*What the exercise asks*. Only the lines below starting at the one that contains "1880 | 41 |" and ending at the one that contains "0.000103 | 0.000166 |" are to be reproduced, exactly and with both ends kept.

#### Material for this task ####

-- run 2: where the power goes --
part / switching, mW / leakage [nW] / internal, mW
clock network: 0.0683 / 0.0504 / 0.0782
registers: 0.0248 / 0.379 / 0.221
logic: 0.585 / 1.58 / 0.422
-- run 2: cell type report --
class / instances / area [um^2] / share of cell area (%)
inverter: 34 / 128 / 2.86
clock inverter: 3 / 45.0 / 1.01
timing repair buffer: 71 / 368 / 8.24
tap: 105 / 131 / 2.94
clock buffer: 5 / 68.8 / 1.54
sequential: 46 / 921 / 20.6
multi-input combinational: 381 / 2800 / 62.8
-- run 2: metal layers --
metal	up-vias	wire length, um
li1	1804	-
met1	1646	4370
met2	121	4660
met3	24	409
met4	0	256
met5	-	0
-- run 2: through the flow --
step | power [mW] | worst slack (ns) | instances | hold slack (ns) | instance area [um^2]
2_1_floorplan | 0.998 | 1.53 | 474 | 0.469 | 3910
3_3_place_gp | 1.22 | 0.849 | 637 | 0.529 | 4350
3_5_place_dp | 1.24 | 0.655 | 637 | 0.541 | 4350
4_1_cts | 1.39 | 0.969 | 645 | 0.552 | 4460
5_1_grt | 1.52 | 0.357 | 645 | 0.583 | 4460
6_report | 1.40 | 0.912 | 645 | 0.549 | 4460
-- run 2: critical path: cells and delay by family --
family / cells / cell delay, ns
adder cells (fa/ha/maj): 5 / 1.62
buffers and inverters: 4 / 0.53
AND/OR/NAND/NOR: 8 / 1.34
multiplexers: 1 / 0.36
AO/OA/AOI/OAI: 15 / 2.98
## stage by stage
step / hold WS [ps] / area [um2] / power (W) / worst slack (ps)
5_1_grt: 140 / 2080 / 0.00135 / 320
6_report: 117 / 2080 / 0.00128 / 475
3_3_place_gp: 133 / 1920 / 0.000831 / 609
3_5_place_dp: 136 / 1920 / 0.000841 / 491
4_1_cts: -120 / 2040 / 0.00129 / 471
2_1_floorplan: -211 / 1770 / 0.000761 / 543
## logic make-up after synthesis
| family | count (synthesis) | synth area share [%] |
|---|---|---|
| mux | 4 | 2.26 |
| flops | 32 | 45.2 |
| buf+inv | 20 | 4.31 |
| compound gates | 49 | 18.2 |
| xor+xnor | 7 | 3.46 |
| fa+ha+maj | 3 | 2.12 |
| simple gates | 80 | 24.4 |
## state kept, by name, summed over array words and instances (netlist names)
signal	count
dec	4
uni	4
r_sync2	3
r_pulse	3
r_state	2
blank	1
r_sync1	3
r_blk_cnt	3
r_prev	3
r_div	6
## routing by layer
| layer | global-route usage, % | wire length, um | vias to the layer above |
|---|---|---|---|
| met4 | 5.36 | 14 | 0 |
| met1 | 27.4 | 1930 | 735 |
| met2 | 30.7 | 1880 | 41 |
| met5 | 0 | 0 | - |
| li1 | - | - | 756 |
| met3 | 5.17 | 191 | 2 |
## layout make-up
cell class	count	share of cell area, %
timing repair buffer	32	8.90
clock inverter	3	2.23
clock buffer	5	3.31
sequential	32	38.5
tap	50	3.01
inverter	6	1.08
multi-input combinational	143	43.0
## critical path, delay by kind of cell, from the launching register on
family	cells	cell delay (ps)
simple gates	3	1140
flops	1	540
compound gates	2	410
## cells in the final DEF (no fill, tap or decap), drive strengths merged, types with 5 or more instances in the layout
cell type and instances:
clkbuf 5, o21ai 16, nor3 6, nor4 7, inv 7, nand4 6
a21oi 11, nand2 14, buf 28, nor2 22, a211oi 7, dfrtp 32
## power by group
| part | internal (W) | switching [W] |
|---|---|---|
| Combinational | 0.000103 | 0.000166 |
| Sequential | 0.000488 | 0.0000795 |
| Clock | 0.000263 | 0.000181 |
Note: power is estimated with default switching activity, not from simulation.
**config.mk**
```make
export PLATFORM = sky130hd
export DESIGN_NAME = vga_timing_compositor
export DESIGN_NICKNAME = d
export VERILOG_FILES = /design/src/rtl/vga_timing_compositor.sv
export SDC_FILE = /design/constraint.sdc
export NUM_CORES = 1
export LEC_CHECK = 0
export CORE_ASPECT_RATIO = 1.1
export CORE_UTILIZATION = 55
export CTS_BUF_LIST = sky130_fd_sc_hd__clkbuf_8
export CTS_CLUSTER_DIAMETER = 60
export CTS_CLUSTER_SIZE = 8
export DETAILED_ROUTE_END_ITERATION = 6
export HOLD_SLACK_MARGIN = 0.08
export PLACE_DENSITY = 0.89
export SLEW_MARGIN = 5
export SYNTH_ARGS = -nofsm -noshare
export SYNTH_HDL_FRONTEND = slang
export SYNTH_SLANG_ARGS = --single-unit
```
**constraint.sdc**
```tcl
create_clock -name clk -period 5.6 [get_ports clk]
set_input_delay 0.84 -clock clk [delete_from_list [all_inputs] [get_ports clk]]
set_output_delay 0.84 -clock clk [all_outputs]
set_load 0.05 [all_outputs]
```
**src/rtl/vga_timing_compositor.sv**
```systemverilog
// vga_timing_compositor
// Programmable VGA sync/display-enable generator with per-pixel coordinate
// requests and a fixed-priority compositor over NLAYERS layer colour streams.
// Timing inputs are captured into shadow registers once per frame.
//
// state  | meaning
// -------+---------------------------------------------------------------
// S_INIT | first cycle after reset: load shadows, counters held at 0
// S_RUN  | counters free-running, shadows reload at end of each frame
module vga_timing_compositor #(
  parameter int          CW        = 12,
  parameter int          NLAYERS   = 4,
  parameter int          LAYER_LAT = 1,
  parameter logic [23:0] BG_COLOR  = 24'h000000,
  parameter bit          HS_POL    = 1'b0,
  parameter bit          VS_POL    = 1'b0
) (
  input  logic                  clk,
  input  logic                  reset_n,
  input  logic [CW-1:0]         h_total,
  input  logic [CW-1:0]         h_sync,
  input  logic [CW-1:0]         h_start,
  input  logic [CW-1:0]         h_end,
  input  logic [CW-1:0]         v_total,
  input  logic [CW-1:0]         v_sync,
  input  logic [CW-1:0]         v_start,
  input  logic [CW-1:0]         v_end,
  input  logic [24*NLAYERS-1:0] layer_rgb,
  input  logic [NLAYERS-1:0]    layer_valid,
  output logic [CW-1:0]         pixel_x,
  output logic [CW-1:0]         pixel_y,
  output logic                  pix_req,
  output logic                  line_start,
  output logic                  frame_start,
  output logic                  vga_hs,
  output logic                  vga_vs,
  output logic                  vga_de,
  output logic [7:0]            vga_r,
  output logic [7:0]            vga_g,
  output logic [7:0]            vga_b
);

  typedef enum logic {S_INIT, S_RUN} state_t;

  state_t state_q, state_d;

  logic [CW-1:0] h_total_s, h_sync_s, h_start_s, h_end_s;
  logic [CW-1:0] v_total_s, v_sync_s, v_start_s, v_end_s;
  logic [CW-1:0] h_count, v_count;
  logic          h_wrap, v_wrap, ld_shadow;

  logic          h_act, v_act, req_d, ls_d, fs_d, hs_d, vs_d;
  logic [CW-1:0] px_d, py_d;

  // index 0 is the stage-0 register; the last index drives the pins
  logic [LAYER_LAT+1:0] hs_pipe, vs_pipe, de_pipe;
  logic [23:0]          sel_rgb, rgb_q;

  // Next state and shadow-load decision; reload coincides with the frame wrap
  always_comb begin
    state_d   = state_q;
    ld_shadow = 1'b0;
    h_wrap    = (h_count == h_total_s);
    v_wrap    = (v_count == v_total_s);
    case (state_q)
      S_INIT: begin
        state_d   = S_RUN;
        ld_shadow = 1'b1;
      end
      S_RUN:   ld_shadow = h_wrap && v_wrap;
      default: state_d = S_INIT;
    endcase
  end

  // State register
  always_ff @(posedge clk or negedge reset_n) begin
    if (!reset_n) state_q <= S_INIT;
    else          state_q <= state_d;
  end

  // Shadow timing registers, captured at init and at every frame boundary
  always_ff @(posedge clk or negedge reset_n) begin
    if (!reset_n) begin
      h_total_s <= '0; h_sync_s <= '0; h_start_s <= '0; h_end_s <= '0;
      v_total_s <= '0; v_sync_s <= '0; v_start_s <= '0; v_end_s <= '0;
    end else if (ld_shadow) begin
      h_total_s <= h_total; h_sync_s <= h_sync; h_start_s <= h_start; h_end_s <= h_end;
      v_total_s <= v_total; v_sync_s <= v_sync; v_start_s <= v_start; v_end_s <= v_end;
    end
  end

  // Horizontal/vertical counters; held at 0 during the init cycle
  always_ff @(posedge clk or negedge reset_n) begin
    if (!reset_n) begin
      h_count <= '0;
      v_count <= '0;
    end else if (state_q == S_RUN) begin
      if (h_wrap) begin
        h_count <= '0;
        v_count <= v_wrap ? '0 : v_count + CW'(1);
      end else begin
        h_count <= h_count + CW'(1);
      end
    end
  end

  // Region decode and coordinate generation from the current count
  always_comb begin
    h_act = (h_count >= h_start_s) && (h_count < h_end_s);
    v_act = (v_count >= v_start_s) && (v_count < v_end_s);
    req_d = h_act && v_act;
    px_d  = req_d ? h_count - h_start_s : '0;
    py_d  = req_d ? v_count - v_start_s : '0;
    ls_d  = req_d && (px_d == '0);
    fs_d  = ls_d && (py_d == '0);
    hs_d  = (h_count < h_sync_s);
    vs_d  = (v_count < v_sync_s);
  end

  // Stage-0 request outputs and sync/de delay line
  always_ff @(posedge clk or negedge reset_n) begin
    if (!reset_n) begin
      pix_req     <= 1'b0;
      pixel_x     <= '0;
      pixel_y     <= '0;
      line_start  <= 1'b0;
      frame_start <= 1'b0;
      hs_pipe     <= '0;
      vs_pipe     <= '0;
      de_pipe     <= '0;
    end else begin
      pix_req     <= req_d;
      pixel_x     <= px_d;
      pixel_y     <= py_d;
      line_start  <= ls_d;
      frame_start <= fs_d;
      hs_pipe     <= {hs_pipe[LAYER_LAT:0], hs_d};
      vs_pipe     <= {vs_pipe[LAYER_LAT:0], vs_d};
      de_pipe     <= {de_pipe[LAYER_LAT:0], req_d};
    end
  end

  // Fixed priority: lowest valid layer index wins, else background
  always_comb begin
    sel_rgb = BG_COLOR;
    for (int i = NLAYERS - 1; i >= 0; i--) begin
      if (layer_valid[i]) sel_rgb = layer_rgb[24*i +: 24];
    end
  end

  // Output colour register; de_pipe[LAYER_LAT] lines up with the layer data
  always_ff @(posedge clk or negedge reset_n) begin
    if (!reset_n)                rgb_q <= '0;
    else if (de_pipe[LAYER_LAT]) rgb_q <= sel_rgb;
    else                         rgb_q <= '0;
  end

  assign vga_hs = hs_pipe[LAYER_LAT+1] ? HS_POL : ~HS_POL;
  assign vga_vs = vs_pipe[LAYER_LAT+1] ? VS_POL : ~VS_POL;
  assign vga_de = de_pipe[LAYER_LAT+1];
  assign vga_r  = rgb_q[23:16];
  assign vga_g  = rgb_q[15:8];
  assign vga_b  = rgb_q[7:0];

endmodule

```
==> impl_metrics.toml <==
[run_status]
status = "completed"

[global_route]
grt_start_max_net_pins = 94
grt_overflow = 0
grt_pass1_vias = 8068
track_usage_pct = 29.4
antenna_found_initial = 0
grt_pass1_wl_um = 40500

[critical_path]
arrival_ns = 4.07
cp_max_fo = 23
crit_required_ns = 5.95
crit_path_start_kind = "flop"
worstSetupPathType = "reg -> reg"
worstSetupEndpointType = "flop"
reg2reg_setup_slack_ns = 1.88

[logic_synthesis]
ys_top_cells_by_area = "dfrtp_1 47%, mux2_2 11%, ha_1 9.0%, inv_1 3.3%, nor2_1 2.7%"
synth_compound_area_share_pct = 11.2
yosys.area_share.simple_pct = 12.4
yosysSeqAreaShare_pct = 46.5
synth_top_flop_cell = "dfrtp_1"
synth_edf_count = 0
synthAdderAreaFrac_pct = 9.46
synth.top_cell.area_share_pct = 46.5
ys_warn_count = 0
synth_cell_types = 54
syn_area_um2 = 9680
synth_common_cells = "180 x dfrtp_1, 96 x mux2_2, 84 x inv_1"
synth_xor_area_share_pct = 4.52
synth_seq_cells = 180
muxShareOfSynthArea_pct = 11.3
synthArstFlopShare_pct = 100
syn_area_per_cell_um2 = 10.4
synth_top_family_by_area = "simple AND/OR/NAND/NOR gates"
synth.most_common_cell = "dfrtp_1"
synth_top_area_cell = "dfrtp_1"
synth_cells = 935
synth.net_count = 1205

[cells_and_area]
area_growth_pct = 32.0
drive_above_1_share_pct = 11.7
stdcell_count = 1426
insertedDiodeCount = 0
postLayoutCoreUtil_pct = 74.6
final_nets = 1449
design_area_um2 = 12800

[placement]
gp_congestion = 0.921
dpl.hpwl_um = 19700
dp.cells = 1394
io_buffers = 251
place_area_um2 = 12400

[route]
wl_per_cell_um = 18.0
first_iter_violations = 534
final_antenna_net_count = 0
routed-via-count = 7868
drc = 0
first_pass_iters = 5
vias_per_cell = 5.52
totalWireLength_um = 25700

[cts]
post_cts_buffers = 0
hold_buffers = 0
cts-resized-gates = 0
cts_tree = "built"
numClockSinks = 180
clk_pin_slew_ns = 0.09
cts.path.max_buffers = 2
ctsHtreeMaxLevel = 4
clkLatencyLatePin_ns = 0.47
numCtsBuffers = 17
cts-root-buf = "clkbuf_8"

[pwr]
power_density_nw_per_um2 = 250
p_sw_w = 0.00100
power.share.combinational_pct = 26.6
sw_frac_of_total_pct = 31.3
internal-power_w = 0.00220
ir_drop_mv = 0.159
power_frac_clock_pct = 25.6
leakage_nw = 5.85
p_seq_share_pct = 47.9

[floorplanning]
rows = 50
start_util_pct = 56.5
fp.dieH_um = 141
dieArea_um2 = 18100
core_region_area_um2 = 17100
io_pins = 252
fp.dieW_um = 129

[timing]
fin_setup_tns_ns = 0
fmax_ghz = 0.269
timing.final.max_slew_violations = 0
skew_ns = 0.00971
finalCritPeriodShare_pct = 66.4
slew-limit-headroom_pct = 23.5
setup_viol = 0
fin_crit_ns = 3.72
worst_pin_slew_ns = 1.15
grt_setup_unrepaired = "false"
hold_viol = 0

[flow_run]
max_cap_violations = 0

[min_path]
hold_class = "in -> async"
-- path summary, 6_finish.rpt --
kind	from	end	depth (start not counted)
max	v_count[0]	frame_start	12
min	reset_n	pixel_x[0]	1
max reg2reg	v_count[0]	frame_start	12
min reg2reg	vs_pipe[1]	vs_pipe[2]	0
max in group asynchronous	reset_n	rgb_q[19]	2
min in group clk	vs_pipe[1]	vs_pipe[2]	0
-- placed cells by master, fill, tap and decap left out, drive strengths merged, types with 30 or more instances in the layout --
master,count
o21ai,53
nand2,53
dfrtp,180
nor2,70
mux2,96
clkdlybuf4s50,250
and2,30
a21oi,51
ha,70
inv,90
-- state kept, by name, indices dropped and copies added (netlist names) --
signal,count
vs_pipe,3
pixel_y,12
v_count,12
hs_pipe,3
v_end_s,12
h_count,12
state_q,1
h_start_s,12
rgb_q,24
line_start,1
pixel_x,12
h_sync_s,12
v_start_s,12
de_pipe,3
frame_start,1
h_end_s,12
v_sync_s,12
h_total_s,12
v_total_s,12
-- worst max-delay path, cell delays in order (launching register included) --
cell and delay, ns:
dfrtp_1 0.44, inv_1 0.17, ha_1 0.25, inv_1 0.08, fa_1 0.22, a21oi_1 0.15
o211ai_1 0.19, a21boi_0 0.14, or4_1 0.46, or3_1 0.65, nor4_1 0.39, nand4b_1 0.13
nor4bb_1 0.32
-- power by group through the flow --
stage | combinational (W) | clock, W | sequential [W]
floorplan | 0.000537 | 0 | 0.00151
global placement | 0.000804 | 0 | 0.00154
detailed placement | 0.000831 | 0 | 0.00155
CTS | 0.000848 | 0.000831 | 0.00153
global route | 0.000940 | 0.000894 | 0.00155
finish | 0.000849 | 0.000818 | 0.00153
-- layer usage --
metal / vias to the layer above / track usage [%] / wire, µm / part of all wire (%)
met5: - / 0 / 0 / 0
met2: 290 / 50.4 / 12800 / 50
li1: 3732 / - / - / -
met3: 68 / 6.07 / 1670 / 6.5
met1: 3778 / 34.9 / 10200 / 40
met4: 0 / 14.8 / 1080 / 4.2
-- cell type report --
cell class                      count  area, µm²
Clock inverter                     13       98.8
Tap cell                          234        293
Fill cell                        1207       4360
Clock buffer                       19        262
Sequential cell                   180       4500
Timing Repair Buffer              258       2570
Multi-Input combinational cell    638       4740
Inverter                           84        315
-- kinds of logic (layout without fill, tap and decap cells) --
logic type                 Yosys count  in the layout
AOI/OAI and AO/OA                  177            177
other                                1              1
xor gates and xnor gates            50             50
DFF                                180            180
adders and majority gates           72             72
buffers and inverters              117            374
and+or+nand+nor                    241            241
muxes                               97             97
-- stage by stage --
stage	hold WS [ns]	power [W]	setup WS, ns
after CTS	0.359	0.00321	1.99
final	0.367	0.00320	1.88
after floorplan	0.331	0.00205	2.75
after global placement	0.337	0.00235	2.27
after detailed placement	0.337	0.00238	2.08
after global routing	0.378	0.00338	1.74
No activity file was read; power rests on OpenSTA's default activity.
File: src/rtl/locker_digit_eq.sv
// Single keypad-digit equality compare, time-multiplexed across the code by the caller.
module locker_digit_eq
  import locker_pkg::*;
#(
  parameter int DIGIT_W = DEF_DIGIT_W
) (
  input  logic [DIGIT_W-1:0] a,
  input  logic [DIGIT_W-1:0] b,
  output logic               eq
);

  assign eq = (a == b);

endmodule

File: src/rtl/locker_seq_ctrl.sv
// Locker keypad sequencer: entry buffering, digit-serial code check, unlock/relock,
// failed-attempt lockout and code change.
//
// state     | meaning
// ----------+-----------------------------------------------------------
// LOCKED    | closed, collecting digits for an unlock attempt
// CHECK     | comparing one digit per cycle, then one verdict cycle
// OPEN      | lock open, relock timer running
// SET_ENTRY | lock open, collecting a new code, relock timer frozen
// LOCKOUT   | too many wrong attempts, all inputs ignored until timeout
module locker_seq_ctrl
  import locker_pkg::*;
#(
  parameter int DIGIT_W     = DEF_DIGIT_W,
  parameter int CODE_LEN    = DEF_CODE_LEN,
  parameter int MAX_TRIES   = 3,
  parameter int UNLOCK_CYC  = 500,
  parameter int LOCKOUT_CYC = 1000,
  parameter logic [CODE_LEN*DIGIT_W-1:0] RESET_CODE = DEF_RESET_CODE
) (
  input  logic                           clk,
  input  logic                           rst,
  input  logic                           key_valid,
  input  logic [DIGIT_W-1:0]             key_digit,
  input  logic                           key_enter,
  input  logic                           set_mode,
  input  logic                           lock_cmd,
  output logic                           unlocked,
  output logic                           lockout,
  output logic                           alarm,
  output logic                           code_err,
  output logic                           busy,
  output logic [$clog2(MAX_TRIES+1)-1:0] tries_left
);

  localparam int CNT_W = $clog2(CODE_LEN + 1);
  localparam int TMR_W = $clog2(max_int(UNLOCK_CYC, LOCKOUT_CYC) + 1);
  localparam int TRY_W = $clog2(MAX_TRIES + 1);

  localparam logic [CNT_W-1:0] FULL      = CNT_W'(CODE_LEN);
  localparam logic [CNT_W-1:0] LAST      = CNT_W'(CODE_LEN - 1);
  localparam logic [TMR_W-1:0] T_UNLOCK  = TMR_W'(UNLOCK_CYC);
  localparam logic [TMR_W-1:0] T_LOCKOUT = TMR_W'(LOCKOUT_CYC);
  localparam logic [TMR_W-1:0] T_ONE     = TMR_W'(1);
  localparam logic [TRY_W-1:0] TRIES_MAX = TRY_W'(MAX_TRIES);
  localparam logic [TRY_W-1:0] TRIES_ONE = TRY_W'(1);

  state_e                           state;
  logic [CODE_LEN-1:0][DIGIT_W-1:0] entry;
  logic [CODE_LEN-1:0][DIGIT_W-1:0] code;
  logic [CNT_W-1:0]                 count;
  logic [CNT_W-1:0]                 index;
  logic                             mismatch;
  logic [TMR_W-1:0]                 timer;

  logic [DIGIT_W-1:0] entry_digit;
  logic [DIGIT_W-1:0] code_digit;
  logic               digit_eq;
  logic               entry_full;
  logic               accept_digit;

  assign entry_full   = (count == FULL);
  assign accept_digit = key_valid && !key_enter && !entry_full &&
                        (state == LOCKED || state == SET_ENTRY);

  // index 0 is the first digit typed, which lives in the top slot
  always_comb begin
    entry_digit = '0;
    code_digit  = '0;
    for (int i = 0; i < CODE_LEN; i++) begin
      if (index == CNT_W'(i)) begin
        entry_digit = entry[CODE_LEN-1-i];
        code_digit  = code[CODE_LEN-1-i];
      end
    end
  end

  locker_digit_eq #(
    .DIGIT_W(DIGIT_W)
  ) u_digit_eq (
    .a (entry_digit),
    .b (code_digit),
    .eq(digit_eq)
  );

  always_ff @(posedge clk) begin
    if (rst) begin
      state      <= LOCKED;
      unlocked   <= 1'b0;
      lockout    <= 1'b0;
      alarm      <= 1'b0;
      code_err   <= 1'b0;
      busy       <= 1'b0;
      tries_left <= TRIES_MAX;
      code       <= RESET_CODE;
      entry      <= '0;
      count      <= '0;
      index      <= '0;
      mismatch   <= 1'b0;
      timer      <= '0;
    end else begin
      alarm    <= 1'b0;
      code_err <= 1'b0;

      if (accept_digit) begin
        entry <= {entry[CODE_LEN-2:0], key_digit};
        count <= count + 1'b1;
      end

      case (state)
        LOCKED: begin
          // a short entry skips the compare and lands directly on the verdict cycle
          if (key_enter) begin
            state    <= CHECK;
            mismatch <= !entry_full;
            busy     <= entry_full;
            index    <= entry_full ? '0 : FULL;
          end
        end

        CHECK: begin
          if (index != FULL) begin
            mismatch <= mismatch | !digit_eq;
            index    <= index + 1'b1;
            if (index == LAST) busy <= 1'b0;
          end else begin
            entry <= '0;
            count <= '0;
            index <= '0;
            if (!mismatch) begin
              state      <= OPEN;
              unlocked   <= 1'b1;
              tries_left <= TRIES_MAX;
              timer      <= T_UNLOCK;
            end else if (tries_left > TRIES_ONE) begin
              state      <= LOCKED;
              tries_left <= tries_left - 1'b1;
            end else begin
              state      <= LOCKOUT;
              tries_left <= '0;
              lockout    <= 1'b1;
              alarm      <= 1'b1;
              timer      <= T_LOCKOUT;
            end
          end
        end

        OPEN: begin
          if (lock_cmd || timer <= T_ONE) begin
            state    <= LOCKED;
            unlocked <= 1'b0;
            timer    <= '0;
          end else if (set_mode) begin
            state <= SET_ENTRY;
            entry <= '0;
            count <= '0;
          end else begin
            timer <= timer - 1'b1;
          end
        end

        SET_ENTRY: begin
          if (lock_cmd) begin
            state    <= LOCKED;
            unlocked <= 1'b0;
            timer    <= '0;
            entry    <= '0;
            count    <= '0;
          end else if (key_enter) begin
            if (entry_full) code <= entry;
            else            code_err <= 1'b1;
            state <= OPEN;
            timer <= T_UNLOCK;
            entry <= '0;
            count <= '0;
          end
        end

        LOCKOUT: begin
          if (timer <= T_ONE) begin
            state      <= LOCKED;
            lockout    <= 1'b0;
            tries_left <= TRIES_MAX;
            timer      <= '0;
          end else begin
            timer <= timer - 1'b1;
          end
        end

        default: state <= LOCKED;
      endcase
    end
  end

endmodule
--- src/rtl/run_matcher_run_counter.sv ---
// Saturating run-length register with synchronous clear/increment and a
// look-ahead compare telling the FSM whether one more hit reaches thr.
module run_counter #(
  parameter int CNT_W = 4
) (
  input  logic             clk,
  input  logic             reset,
  input  logic             clear,
  input  logic             inc,
  input  logic [CNT_W-1:0] thr,
  output logic [CNT_W-1:0] cnt,
  output logic             at_thr
);

  logic [CNT_W-1:0] cnt_reg;

  always_ff @(posedge clk) begin
    if (reset) begin
      cnt_reg <= '0;
    end else if (clear) begin
      // clear together with inc restarts a run at length 1
      cnt_reg <= inc ? CNT_W'(1) : '0;
    end else if (inc && (cnt_reg != '1)) begin
      cnt_reg <= cnt_reg + CNT_W'(1);
    end
  end

  assign cnt    = cnt_reg;
  assign at_thr = (({1'b0, cnt_reg} + (CNT_W + 1)'(1)) >= {1'b0, thr});

endmodule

####

*Written solution*.
| met2 | 30.7 | 1880 | 41 |
| met5 | 0 | 0 | - |
| li1 | - | - | 756 |
| met3 | 5.17 | 191 | 2 |
## layout make-up
cell class	count	share of cell area, %
timing repair buffer	32	8.90
clock inverter	3	2.23
clock buffer	5	3.31
sequential	32	38.5
tap	50	3.01
inverter	6	1.08
multi-input combinational	143	43.0
## critical path, delay by kind of cell, from the launching register on
family	cells	cell delay (ps)
simple gates	3	1140
flops	1	540
compound gates	2	410
## cells in the final DEF (no fill, tap or decap), drive strengths merged, types with 5 or more instances in the layout
cell type and instances:
clkbuf 5, o21ai 16, nor3 6, nor4 7, inv 7, nand4 6
a21oi 11, nand2 14, buf 28, nor2 22, a211oi 7, dfrtp 32
## power by group
| part | internal (W) | switching [W] |
|---|---|---|
| Combinational | 0.000103 | 0.000166 |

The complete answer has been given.